Football fans around the world were last week plunged into deep mourning by the passing of Diego Maradona aged 60, the Argentinian hero synonymous with god-like deeds on the pitch and fallibility off it.
Across a 21-year career that took in five World Cups as player and manager, one moment stands alone as the perfect encapsulation of the two sides of Maradona: his two goals in four minutes in the 1986 quarter-final against England.
Martin Tyler was commentating at Estadio Azteca in Mexico City that day, as Maradona scored one with his hand, then a second with half the English outfit in his wake en route to winning the tournament.
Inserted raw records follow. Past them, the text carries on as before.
$ cat src/rtl/trace_mem_sequencer.sv
// Trace playback sequencer: arbitrates the single-port trace SRAM between host loads and playback
// reads, and buffers read data in a small FIFO so the cache model can back-pressure the stream.
module trace_mem_sequencer #(
  parameter int ADDR_W     = 10,
  parameter int DATA_W     = 32,
  parameter int FIFO_DEPTH = 4
) (
  input  logic              clk,
  input  logic              reset_n,
  input  logic              host_we,
  input  logic [ADDR_W-1:0] host_addr,
  input  logic [DATA_W-1:0] host_din,
  output logic              host_ack,
  input  logic              start,
  input  logic              stop,
  input  logic [ADDR_W-1:0] base_addr,
  input  logic [ADDR_W:0]   trace_len,
  output logic              sram_csb,
  output logic              sram_web,
  output logic [ADDR_W-1:0] sram_addr,
  output logic [DATA_W-1:0] sram_din,
  input  logic [DATA_W-1:0] sram_dout,
  output logic              trace_valid,
  output logic [DATA_W-1:0] trace_addr,
  input  logic              trace_ready,
  output logic              busy,
  output logic              done,
  output logic [ADDR_W:0]   consumed_cnt,
  output logic [1:0]        fsm_state
);

  localparam int CW = $clog2(FIFO_DEPTH);
  localparam logic [ADDR_W:0] MAX_LEN = {1'b1, {ADDR_W{1'b0}}};

  typedef enum logic [1:0] {
    S_IDLE  = 2'd0,
    S_RUN   = 2'd1,
    S_DRAIN = 2'd2,
    S_DONE  = 2'd3
  } state_t;

  state_t state, state_nxt;

  logic [ADDR_W-1:0] rd_ptr;
  logic [ADDR_W:0]   remaining;
  logic              rd_req_q;   // read currently on the SRAM port
  logic              rd_pend_q;  // read whose data is on sram_dout this cycle
  logic [DATA_W-1:0] fifo_mem [FIFO_DEPTH];
  logic [CW-1:0]     fifo_wp, fifo_rp;
  logic [CW:0]       fifo_count;
  logic [1:0]        inflight;
  logic [CW+1:0]     occupancy;
  logic [ADDR_W:0]   len_clamped;
  logic              active, start_acc, abort, read_grant, push, pop;

  assign active      = (state == S_RUN) || (state == S_DRAIN);
  assign start_acc   = start && !stop && !active;
  assign abort       = stop && active;
  assign len_clamped = (trace_len > MAX_LEN) ? MAX_LEN : trace_len;

  // Credit check counts FIFO entries plus both read pipeline stages, so a push never finds the FIFO full.
  assign inflight   = {1'b0, rd_req_q} + {1'b0, rd_pend_q};
  assign occupancy  = {1'b0, fifo_count} + {{CW{1'b0}}, inflight};
  assign read_grant = (state == S_RUN) && !stop && !host_we && (remaining != '0) &&
                      (occupancy < (CW+2)'(FIFO_DEPTH));

  // trace_valid/trace_ready: a transfer happens in any cycle both are high; trace_addr holds while valid && !ready.
  assign trace_valid = (fifo_count != '0);
  assign trace_addr  = fifo_mem[fifo_rp];
  assign push        = rd_pend_q;
  assign pop         = trace_valid && trace_ready;

  assign busy      = active;
  assign done      = (state == S_DONE);
  assign fsm_state = state;

  always_ff @(posedge clk or negedge reset_n) begin
    if (!reset_n) state <= S_IDLE;
    else          state <= state_nxt;
  end

  always_comb begin
    state_nxt = state;
    case (state)
      S_IDLE: begin
        if (start_acc) state_nxt = (len_clamped == '0) ? S_DONE : S_RUN;
      end
      S_RUN: begin
        if (stop) state_nxt = S_IDLE;
        else if ((remaining == '0) || (read_grant && remaining == (ADDR_W+1)'(1))) state_nxt = S_DRAIN;
      end
      S_DRAIN: begin
        if (stop) state_nxt = S_IDLE;
        else if ((fifo_count == '0) && (inflight == 2'd0)) state_nxt = S_DONE;
      end
      S_DONE: begin
        if (stop) state_nxt = S_IDLE;
        else if (start_acc) state_nxt = (len_clamped == '0) ? S_DONE : S_RUN;
      end
      default: state_nxt = S_IDLE;
    endcase
  end

  always_ff @(posedge clk or negedge reset_n) begin
    if (!reset_n) begin
      sram_csb     <= 1'b1;
      sram_web     <= 1'b1;
      sram_addr    <= '0;
      sram_din     <= '0;
      host_ack     <= 1'b0;
      rd_ptr       <= '0;
      remaining    <= '0;
      rd_req_q     <= 1'b0;
      rd_pend_q    <= 1'b0;
      fifo_wp      <= '0;
      fifo_rp      <= '0;
      fifo_count   <= '0;
      consumed_cnt <= '0;
      for (int i = 0; i < FIFO_DEPTH; i++) fifo_mem[i] <= '0;
    end else begin
      if (host_we) begin
        sram_csb  <= 1'b0;
        sram_web  <= 1'b0;
        sram_addr <= host_addr;
        sram_din  <= host_din;
        host_ack  <= 1'b1;
      end else if (read_grant) begin
        sram_csb  <= 1'b0;
        sram_web  <= 1'b1;
        sram_addr <= rd_ptr;
        host_ack  <= 1'b0;
      end else begin
        sram_csb  <= 1'b1;
        sram_web  <= 1'b1;
        host_ack  <= 1'b0;
      end

      if (start_acc) begin
        rd_ptr    <= base_addr;
        remaining <= len_clamped;
      end else if (abort) begin
        remaining <= '0;
      end else if (read_grant) begin
        rd_ptr    <= rd_ptr + ADDR_W'(1);
        remaining <= remaining - (ADDR_W+1)'(1);
      end

      rd_req_q  <= read_grant;
      rd_pend_q <= abort ? 1'b0 : rd_req_q;

      if (abort) begin
        fifo_wp    <= '0;
        fifo_rp    <= '0;
        fifo_count <= '0;
      end else begin
        if (push) begin
          fifo_mem[fifo_wp] <= sram_dout;
          fifo_wp           <= fifo_wp + CW'(1);
        end
        if (pop) fifo_rp <= fifo_rp + CW'(1);
        case ({push, pop})
          2'b10:   fifo_count <= fifo_count + (CW+1)'(1);
          2'b01:   fifo_count <= fifo_count - (CW+1)'(1);
          default: fifo_count <= fifo_count;
        endcase
      end

      if (start_acc) consumed_cnt <= '0;
      else if (pop)  consumed_cnt <= consumed_cnt + (ADDR_W+1)'(1);
    end
  end

endmodule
“It’s a day and moment I’ve had to re-live quite a lot over the past few days as you can imagine. A day of mixed emotions for everyone involved”, Tyler told Box2Box.
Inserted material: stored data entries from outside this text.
$ cat src/rtl/updown_counter_mod.sv
// Parametrised up/down counter with enable, clamped parallel load, wrap or saturate
// boundaries, terminal-count flag and wrap pulse. Optional WrapCount output: UPDOWN_CNT_WRAPCOUNT_EN.
module updown_counter_mod #(
  parameter int unsigned WIDTH       = 4,
  parameter int unsigned MOD_MAX     = 15,
  parameter bit          SATURATE    = 1'b0,
  parameter int unsigned RESET_VALUE = 0
) (
  input  logic             Clk,
  input  logic             reset,
  input  logic             En,
  input  logic             UpOrDown,
  input  logic             Load,
  input  logic [WIDTH-1:0] LoadValue,
  output logic [WIDTH-1:0] Count,
  output logic             TermCount,
  output logic             WrapPulse
`ifdef UPDOWN_CNT_WRAPCOUNT_EN
  ,
  output logic [7:0]       WrapCount
`endif
);

  localparam logic [WIDTH-1:0] mod_max   = WIDTH'(MOD_MAX);
  localparam logic [WIDTH-1:0] reset_val = WIDTH'(RESET_VALUE);
  localparam logic [WIDTH-1:0] one       = WIDTH'(1);

  logic [WIDTH-1:0] next_count;
  logic             at_top;
  logic             at_bottom;

  // Exact compares so a non-power-of-two modulus wraps at MOD_MAX, not at the carry-out
  assign at_top    = (Count == mod_max);
  assign at_bottom = (Count == '0);

  assign TermCount = En & ~Load & ((UpOrDown & at_top) | (~UpOrDown & at_bottom));

  always_comb begin
    next_count = Count;
    if (Load) begin
      next_count = (LoadValue > mod_max) ? mod_max : LoadValue;
    end else if (En) begin
      if (UpOrDown) begin
        if (at_top) begin
          next_count = SATURATE ? mod_max : '0;
        end else begin
          next_count = Count + one;
        end
      end else begin
        if (at_bottom) begin
          next_count = SATURATE ? '0 : mod_max;
        end else begin
          next_count = Count - one;
        end
      end
    end
  end

  always_ff @(posedge Clk or negedge reset) begin
    if (!reset) begin
      Count     <= reset_val;
      WrapPulse <= 1'b0;
    end else begin
      Count     <= next_count;
      WrapPulse <= TermCount;
    end
  end

`ifdef UPDOWN_CNT_WRAPCOUNT_EN
  // Counts the edges that raise WrapPulse, i.e. cycles with TermCount high
  always_ff @(posedge Clk or negedge reset) begin
    if (!reset) begin
      WrapCount <= 8'd0;
    end else if (Load) begin
      WrapCount <= 8'd0;
    end else if (TermCount && (WrapCount != 8'hFF)) begin
      WrapCount <= WrapCount + 8'd1;
    end
  end
`endif

endmodule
“My trite answer is that I thought the second goal was worth two, the first goal was worth nothing. To be able to have watched at close hand a player of that enormous talent is something that’s very special.”
Played just four years after the Faulklands War between the two nations, Tyler believes Maradona played on England’s hesitance, dragging his lesser side across the line.
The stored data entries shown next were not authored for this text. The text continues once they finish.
==> src/rtl/load_ext_unit.sv <==
// Load path from data memory to W stage: latches a load, waits for read data, extends byte/half/word.
// Optional misaligned-load detection is built when ADEL_CHECK_EN is defined.
module load_ext_unit #(
    parameter int MAX_WAIT = 15
) (
    input  logic        clk,
    input  logic        reset,
    input  logic        req_valid,
    input  logic [31:0] instr_m,
    input  logic [1:0]  A1_0,
    input  logic        mem_rvalid,
    input  logic [31:0] mem_rdata,
    input  logic        w_ack,
    output logic        stall,
    output logic [31:0] dout,
    output logic        dout_valid,
    output logic        bus_err,
    output logic        adel
);

    localparam int CNT_W = $clog2(MAX_WAIT + 1);
    localparam logic [CNT_W-1:0] LAST_CNT = CNT_W'(MAX_WAIT - 1);

    localparam logic [5:0] OP_LW  = 6'b100011;
    localparam logic [5:0] OP_LB  = 6'b100000;
    localparam logic [5:0] OP_LBU = 6'b100100;
    localparam logic [5:0] OP_LH  = 6'b100001;
    localparam logic [5:0] OP_LHU = 6'b100101;

    typedef enum logic [1:0] {
        IDLE = 2'd0,
        WAIT = 2'd1,
        DONE = 2'd2
    } state_t;

    state_t           state;
    logic [5:0]       op_q;
    logic [1:0]       addr_q;
    logic [CNT_W-1:0] wait_cnt;

    logic [5:0] opcode;
    logic       is_load;
    logic       misaligned;
    logic       unused_instr_bits;

    assign opcode            = instr_m[31:26];
    assign unused_instr_bits = ^instr_m[25:0];

    assign is_load = (opcode == OP_LW)  || (opcode == OP_LB) || (opcode == OP_LBU) ||
                     (opcode == OP_LH)  || (opcode == OP_LHU);

`ifdef ADEL_CHECK_EN
    assign misaligned = (((opcode == OP_LH) || (opcode == OP_LHU)) && A1_0[0]) ||
                        ((opcode == OP_LW) && (A1_0 != 2'b00));
`else
    assign misaligned = 1'b0;
`endif

    // A load waiting behind an unconsumed result must also hold the pipeline.
    always_comb begin
        stall = 1'b0;
        if (state == WAIT) begin
            stall = 1'b1;
        end else if (state == DONE) begin
            stall = req_valid && is_load && !w_ack;
        end
    end

    function automatic logic [31:0] extend(input logic [5:0]  op,
                                           input logic [1:0]  addr,
                                           input logic [31:0] data);
        logic [7:0]  b;
        logic [15:0] h;
        logic [31:0] r;
        case (addr)
            2'b00:   b = data[7:0];
            2'b01:   b = data[15:8];
            2'b10:   b = data[23:16];
            default: b = data[31:24];
        endcase
        h = addr[1] ? data[31:16] : data[15:0];
        case (op)
            OP_LB:   r = {{24{b[7]}}, b};
            OP_LBU:  r = {24'h000000, b};
            OP_LH:   r = {{16{h[15]}}, h};
            OP_LHU:  r = {16'h0000, h};
            default: r = data;
        endcase
        return r;
    endfunction

    // Data arriving on the timeout cycle takes priority over the abort.
    always_ff @(posedge clk or negedge reset) begin
        if (!reset) begin
            state      <= IDLE;
            op_q       <= 6'd0;
            addr_q     <= 2'd0;
            wait_cnt   <= '0;
            dout       <= 32'd0;
            dout_valid <= 1'b0;
            bus_err    <= 1'b0;
            adel       <= 1'b0;
        end else begin
            bus_err <= 1'b0;
            adel    <= 1'b0;
            case (state)
                IDLE: begin
                    if (req_valid && is_load) begin
                        if (misaligned) begin
                            adel <= 1'b1;
                        end else begin
                            op_q     <= opcode;
                            addr_q   <= A1_0;
                            wait_cnt <= '0;
                            state    <= WAIT;
                        end
                    end
                end
                WAIT: begin
                    if (mem_rvalid) begin
                        dout       <= extend(op_q, addr_q, mem_rdata);
                        dout_valid <= 1'b1;
                        state      <= DONE;
                    end else if (wait_cnt == LAST_CNT) begin
                        bus_err <= 1'b1;
                        state   <= IDLE;
                    end else begin
                        wait_cnt <= wait_cnt + CNT_W'(1);
                    end
                end
                DONE: begin
                    if (w_ack) begin
                        dout_valid <= 1'b0;
                        if (req_valid && is_load) begin
                            if (misaligned) begin
                                adel  <= 1'b1;
                                state <= IDLE;
                            end else begin
                                op_q     <= opcode;
                                addr_q   <= A1_0;
                                wait_cnt <= '0;
                                state    <= WAIT;
                            end
                        end else begin
                            state <= IDLE;
                        end
                    end
                end
                default: state <= IDLE;
            endcase
        end
    end

endmodule

==> config.mk <==
export PLATFORM = sky130hd
export DESIGN_NAME = load_ext_unit
export DESIGN_NICKNAME = d
export VERILOG_FILES = /design/src/rtl/load_ext_unit.sv
export SDC_FILE = /design/constraint.sdc
export NUM_CORES = 1
export LEC_CHECK = 0
export ABC_CLOCK_PERIOD_IN_PS = 1600
export CORE_ASPECT_RATIO = 0.9
export CORE_MARGIN = 2
export CORE_UTILIZATION = 40
export CTS_BUF_LIST = sky130_fd_sc_hd__clkbuf_8
export CTS_CLUSTER_DIAMETER = 50
export DETAILED_ROUTE_END_ITERATION = 6
export PLACE_DENSITY = 0.76
export SLEW_MARGIN = 20
export SYNTH_ARGS = -nofsm -noshare
export SYNTH_HDL_FRONTEND = slang
export SYNTH_SLANG_ARGS = --single-unit
==> constraint.sdc <==
create_clock -name clk -period 1.6 [get_ports clk]
set_input_delay 0.48 -clock clk [delete_from_list [all_inputs] [get_ports clk]]
set_output_delay 0.48 -clock clk [all_outputs]
set_load 0.02 [all_outputs]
“England were underestimating their own potential. I thought they were a bit cautious and Maradona cashed in on that on both goals.”
“When England got the goal back, had they got the second and it’d gone to extra time, I remain convinced England would have got through.”
“It’s one of those iconic moments that summed up the flawed genius of Diego, really. He was always surrounded by some sort of controversy, but his football was peerless.”